Officials look to keep kids safe in cars

yamaro@mercedsunstar.comJanuary 10, 2013 

— Area public health officials are continuing their efforts to lower the rate of child deaths related to motor vehicle crashes in the county.

Medical facilities are now required to provide parents information about car safety.

Last month, nine people from five agencies were trained to become certified car seat technicians and help the county educate more families on the proper use and installation of car seats, said Richard Rios, program manager for the Merced County Department of Public Health.

"Those activities are really trying to emphasize the proper use of car seats and how essential that is to ensure children's safety," he said. "For a number of years, statistics for Merced County had been at a level higher than the rest of the state."

The county rates have been slowly going down, but more work remains.

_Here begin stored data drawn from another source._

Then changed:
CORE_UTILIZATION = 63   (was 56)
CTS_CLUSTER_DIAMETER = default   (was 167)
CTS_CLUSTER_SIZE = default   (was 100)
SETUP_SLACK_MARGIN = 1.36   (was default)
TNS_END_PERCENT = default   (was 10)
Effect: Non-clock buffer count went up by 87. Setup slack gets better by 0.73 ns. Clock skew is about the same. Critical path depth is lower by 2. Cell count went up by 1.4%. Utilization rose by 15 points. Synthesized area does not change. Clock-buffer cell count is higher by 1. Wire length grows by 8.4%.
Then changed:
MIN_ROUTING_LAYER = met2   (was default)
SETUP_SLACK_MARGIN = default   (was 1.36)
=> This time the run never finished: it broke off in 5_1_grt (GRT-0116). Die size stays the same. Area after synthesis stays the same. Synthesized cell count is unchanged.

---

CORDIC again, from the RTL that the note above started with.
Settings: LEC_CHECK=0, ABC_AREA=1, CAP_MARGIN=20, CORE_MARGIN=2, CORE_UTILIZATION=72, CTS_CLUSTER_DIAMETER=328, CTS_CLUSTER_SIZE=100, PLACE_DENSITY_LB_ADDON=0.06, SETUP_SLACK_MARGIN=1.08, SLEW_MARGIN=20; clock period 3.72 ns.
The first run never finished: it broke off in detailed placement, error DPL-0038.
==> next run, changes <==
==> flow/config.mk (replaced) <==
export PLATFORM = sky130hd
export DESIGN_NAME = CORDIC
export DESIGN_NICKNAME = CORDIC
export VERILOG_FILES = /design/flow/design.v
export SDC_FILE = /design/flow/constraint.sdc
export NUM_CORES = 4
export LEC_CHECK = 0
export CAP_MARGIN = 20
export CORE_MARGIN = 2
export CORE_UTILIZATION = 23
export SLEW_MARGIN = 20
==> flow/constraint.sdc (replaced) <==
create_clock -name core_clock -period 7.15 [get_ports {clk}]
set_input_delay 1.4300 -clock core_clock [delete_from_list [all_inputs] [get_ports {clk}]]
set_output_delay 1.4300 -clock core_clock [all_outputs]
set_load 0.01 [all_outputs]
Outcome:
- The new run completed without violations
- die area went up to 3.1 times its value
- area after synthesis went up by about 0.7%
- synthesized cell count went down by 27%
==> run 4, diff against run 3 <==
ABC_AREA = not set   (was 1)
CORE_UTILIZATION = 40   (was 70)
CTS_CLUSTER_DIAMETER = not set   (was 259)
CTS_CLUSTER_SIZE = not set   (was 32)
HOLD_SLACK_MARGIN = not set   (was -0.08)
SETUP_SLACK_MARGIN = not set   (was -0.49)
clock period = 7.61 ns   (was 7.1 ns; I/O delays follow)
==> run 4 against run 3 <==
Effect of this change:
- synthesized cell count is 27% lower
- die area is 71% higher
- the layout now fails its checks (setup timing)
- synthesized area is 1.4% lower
## mips
module mips (
        input  wire        clk,
        input  wire        rst,
        input  wire [4:0]  ra3,
        input  wire [31:0] instr,
        input  wire [31:0] rd_dm,
        output wire        we_dm,
        output wire [31:0] pc_current,
        output wire [31:0] alu_out,
        output wire [31:0] wd_dm,
        output wire [31:0] rd3,
        output wire [31:0] wd_rf,
        output wire [4:0] rf_wa
    );
For scale: ~14,000 cells after synthesis, roughly 0.11 mm^2 of cells after synthesis.
Settings: LEC_CHECK=0, ABC_AREA=1, CAP_MARGIN=20, CORE_MARGIN=2, CORE_UTILIZATION=71, CTS_CLUSTER_DIAMETER=366, CTS_CLUSTER_SIZE=100, PLACE_DENSITY=0.6, SETUP_SLACK_MARGIN=1.32, SLEW_MARGIN=20; clock period 4.48 ns.
run.sh (not shown) runs the stock make flow with config.mk's settings and CLKGATE_MAP_FILE=.
The starting point never finished: it broke off in global routing, error GRT-0116.
Change:
==> flow/config.mk (replaced) <==
export PLATFORM = sky130hd
export DESIGN_NAME = mips
export DESIGN_NICKNAME = mips
export VERILOG_FILES = /design/flow/design.v
export SDC_FILE = /design/flow/constraint.sdc
export NUM_CORES = 4
export LEC_CHECK = 0
export CAP_MARGIN = 20
export CORE_MARGIN = 2
export CORE_UTILIZATION = 58
export PLACE_DENSITY = 0.6
export SETUP_SLACK_MARGIN = -0.96
export SLEW_MARGIN = 20
==> flow/constraint.sdc (replaced) <==
create_clock -name core_clock -period 16.2 [get_ports {clk}]
set_input_delay 3.2400 -clock core_clock [delete_from_list [all_inputs] [get_ports {clk}]]
set_output_delay 3.2400 -clock core_clock [all_outputs]
set_load 0.01 [all_outputs]
What happened:
- The new run completed and failed the layout checks on negative setup slack
- synthesized area fell by 4.9%
- die size rose by 16%
- synthesized cell count went down by 38%
Change:
--- a/flow/config.mk
+++ b/flow/config.mk
@@ -8,6 +8,6 @@
 export CAP_MARGIN = 20
 export CORE_MARGIN = 2
-export CORE_UTILIZATION = 58
+export CORE_UTILIZATION = 21
 export PLACE_DENSITY = 0.6
-export SETUP_SLACK_MARGIN = -0.96
+export SETUP_SLACK_MARGIN = 1.0
 export SLEW_MARGIN = 20
==> flow/constraint.sdc (replaced) <==
create_clock -name core_clock -period 19.0 [get_ports {clk}]
set_input_delay 3.8000 -clock core_clock [delete_from_list [all_inputs] [get_ports {clk}]]
set_output_delay 3.8000 -clock core_clock [all_outputs]
set_load 0.01 [all_outputs]
- Now the flow finished with timing, DRC and antenna clean
- global-route usage falls by 31 points
- wire length rises by 8.5%
- design area rises by 4.6%
- worst setup slack gets better by 1.6 ns
- die size rises to 2.7 times its value
==> v30 <==
==> flow/design.v <==
module fft_4pt #(
    parameter DATA_WIDTH = 16
) (
    input clk,
    input rst_n,
    input data_valid_in,
    input  signed [DATA_WIDTH-1:0] x0_r,
    input  signed [DATA_WIDTH-1:0] x0_i,
    input  signed [DATA_WIDTH-1:0] x1_r,
    input  signed [DATA_WIDTH-1:0] x1_i,
    input  signed [DATA_WIDTH-1:0] x2_r,
    input  signed [DATA_WIDTH-1:0] x2_i,
    input  signed [DATA_WIDTH-1:0] x3_r,
    input  signed [DATA_WIDTH-1:0] x3_i,
    output data_valid_out,
    output signed [DATA_WIDTH+1:0] X0_r,
    output signed [DATA_WIDTH+1:0] X0_i,
    output signed [DATA_WIDTH+1:0] X1_r,
    output signed [DATA_WIDTH+1:0] X1_i,
    output signed [DATA_WIDTH+1:0] X2_r,
    output signed [DATA_WIDTH+1:0] X2_i,
    output signed [DATA_WIDTH+1:0] X3_r,
    output signed [DATA_WIDTH+1:0] X3_i
);
    localparam S1_WIDTH = DATA_WIDTH + 1;
    localparam S2_WIDTH = DATA_WIDTH + 2;
    reg signed [DATA_WIDTH-1:0] x0_r_reg, x0_i_reg;
    reg signed [DATA_WIDTH-1:0] x2_r_reg, x2_i_reg;
    reg signed [DATA_WIDTH-1:0] x1_r_reg, x1_i_reg;
    reg signed [DATA_WIDTH-1:0] x3_r_reg, x3_i_reg;
    reg valid_s0;
    always @(posedge clk or negedge rst_n) begin
        if (!rst_n) begin
            x0_r_reg <= 0; x0_i_reg <= 0;
            x2_r_reg <= 0; x2_i_reg <= 0;
            x1_r_reg <= 0; x1_i_reg <= 0;
            x3_r_reg <= 0; x3_i_reg <= 0;
            valid_s0 <= 1'b0;
        end else begin
            x0_r_reg <= x0_r; x0_i_reg <= x0_i;
            x2_r_reg <= x2_r; x2_i_reg <= x2_i;
            x1_r_reg <= x1_r; x1_i_reg <= x1_i;
            x3_r_reg <= x3_r; x3_i_reg <= x3_i;
            valid_s0 <= data_valid_in;
        end
    end
    wire signed [S1_WIDTH-1:0] A_r, A_i, B_r, B_i;
    wire signed [S1_WIDTH-1:0] C_r, C_i, D_r, D_i;
    assign A_r = x0_r_reg + x2_r_reg;
    assign A_i = x0_i_reg + x2_i_reg;
    assign B_r = x0_r_reg - x2_r_reg;
    assign B_i = x0_i_reg - x2_i_reg;
    assign C_r = x1_r_reg + x3_r_reg;
    assign C_i = x1_i_reg + x3_i_reg;
    assign D_r = x1_r_reg - x3_r_reg;
    assign D_i = x1_i_reg - x3_i_reg;
    reg signed [S1_WIDTH-1:0] A_r_reg, A_i_reg, B_r_reg, B_i_reg;
    reg signed [S1_WIDTH-1:0] C_r_reg, C_i_reg, D_r_reg, D_i_reg;
    reg valid_s1;
    always @(posedge clk or negedge rst_n) begin
        if (!rst_n) begin
            A_r_reg <= 0; A_i_reg <= 0;
            B_r_reg <= 0; B_i_reg <= 0;
            C_r_reg <= 0; C_i_reg <= 0;
            D_r_reg <= 0; D_i_reg <= 0;
            valid_s1 <= 1'b0;
        end else begin
            A_r_reg <= A_r; A_i_reg <= A_i;
            B_r_reg <= B_r; B_i_reg <= B_i;
            C_r_reg <= C_r; C_i_reg <= C_i;
            D_r_reg <= D_r; D_i_reg <= D_i;
            valid_s1 <= valid_s0;
        end
    end
    wire signed [S2_WIDTH-1:0] X0_r_w, X0_i_w;
    wire signed [S2_WIDTH-1:0] X1_r_w, X1_i_w;
    wire signed [S2_WIDTH-1:0] X2_r_w, X2_i_w;
    wire signed [S2_WIDTH-1:0] X3_r_w, X3_i_w;
    assign X0_r_w = A_r_reg + C_r_reg;
    assign X0_i_w = A_i_reg + C_i_reg;
    assign X1_r_w = B_r_reg + D_i_reg;
    assign X1_i_w = B_i_reg - D_r_reg;
    assign X2_r_w = A_r_reg - C_r_reg;
    assign X2_i_w = A_i_reg - C_i_reg;
    assign X3_r_w = B_r_reg - D_i_reg;
    assign X3_i_w = B_i_reg + D_r_reg;
    reg signed [S2_WIDTH-1:0] X0_r_reg, X0_i_reg;
    reg signed [S2_WIDTH-1:0] X1_r_reg, X1_i_reg;
    reg signed [S2_WIDTH-1:0] X2_r_reg, X2_i_reg;
    reg signed [S2_WIDTH-1:0] X3_r_reg, X3_i_reg;
    reg valid_s2;
    always @(posedge clk or negedge rst_n) begin
        if (!rst_n) begin
            X0_r_reg <= 0; X0_i_reg <= 0;
            X1_r_reg <= 0; X1_i_reg <= 0;
            X2_r_reg <= 0; X2_i_reg <= 0;
            X3_r_reg <= 0; X3_i_reg <= 0;
            valid_s2 <= 1'b0;
        end else begin
            X0_r_reg <= X0_r_w; X0_i_reg <= X0_i_w;
            X1_r_reg <= X1_r_w; X1_i_reg <= X1_i_w;
            X2_r_reg <= X2_r_w; X2_i_reg <= X2_i_w;
            X3_r_reg <= X3_r_w; X3_i_reg <= X3_i_w;
            valid_s2 <= valid_s1;
        end
    end
    assign X0_r = X0_r_reg;
    assign X0_i = X0_i_reg;
    assign X1_r = X1_r_reg;
    assign X1_i = X1_i_reg;
    assign X2_r = X2_r_reg;
    assign X2_i = X2_i_reg;
    assign X3_r = X3_r_reg;
    assign X3_i = X3_i_reg;
    assign data_valid_out = valid_s2;
endmodule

State data indicate that from 2008 to 2010, the average death rate from motor vehicle injuries in children up to 12 years old in Merced county was nearly twice as high as the state rate average, Rios said. The average rate for the county was 1.17 deaths for every 100,000 children in the county.

The average rate for the state was 0.65 deaths for every 100,000 children, Rios said.

Every child age 8 and younger who is 4 feet, 9 inches tall or shorter must be properly secured in a car seat or booster seat under current law, Rios said.

Under a new law -- Assembly Bill 1452 -- that went into effect this year, hospitals and clinics are required to inform parents of children 8 or younger of additional car safety information at the time of the child's discharge, Rios said. "By using car safety seats and booster seats, (they) can prevent most of these motor vehicle deaths and serious injuries," he said.

Nationwide and statewide, motor vehicle crashes are the leading cause of death in children up to 12 years old, Rios said. The Centers for Disease Control and Prevention has listed motor vehicle safety as one of the top 10 public health successes, he added.

Local public health officials are not completely satisfied. "We know that even though the rates have gone lower than what they were 50 years ago, there's still work to be done," Rios said.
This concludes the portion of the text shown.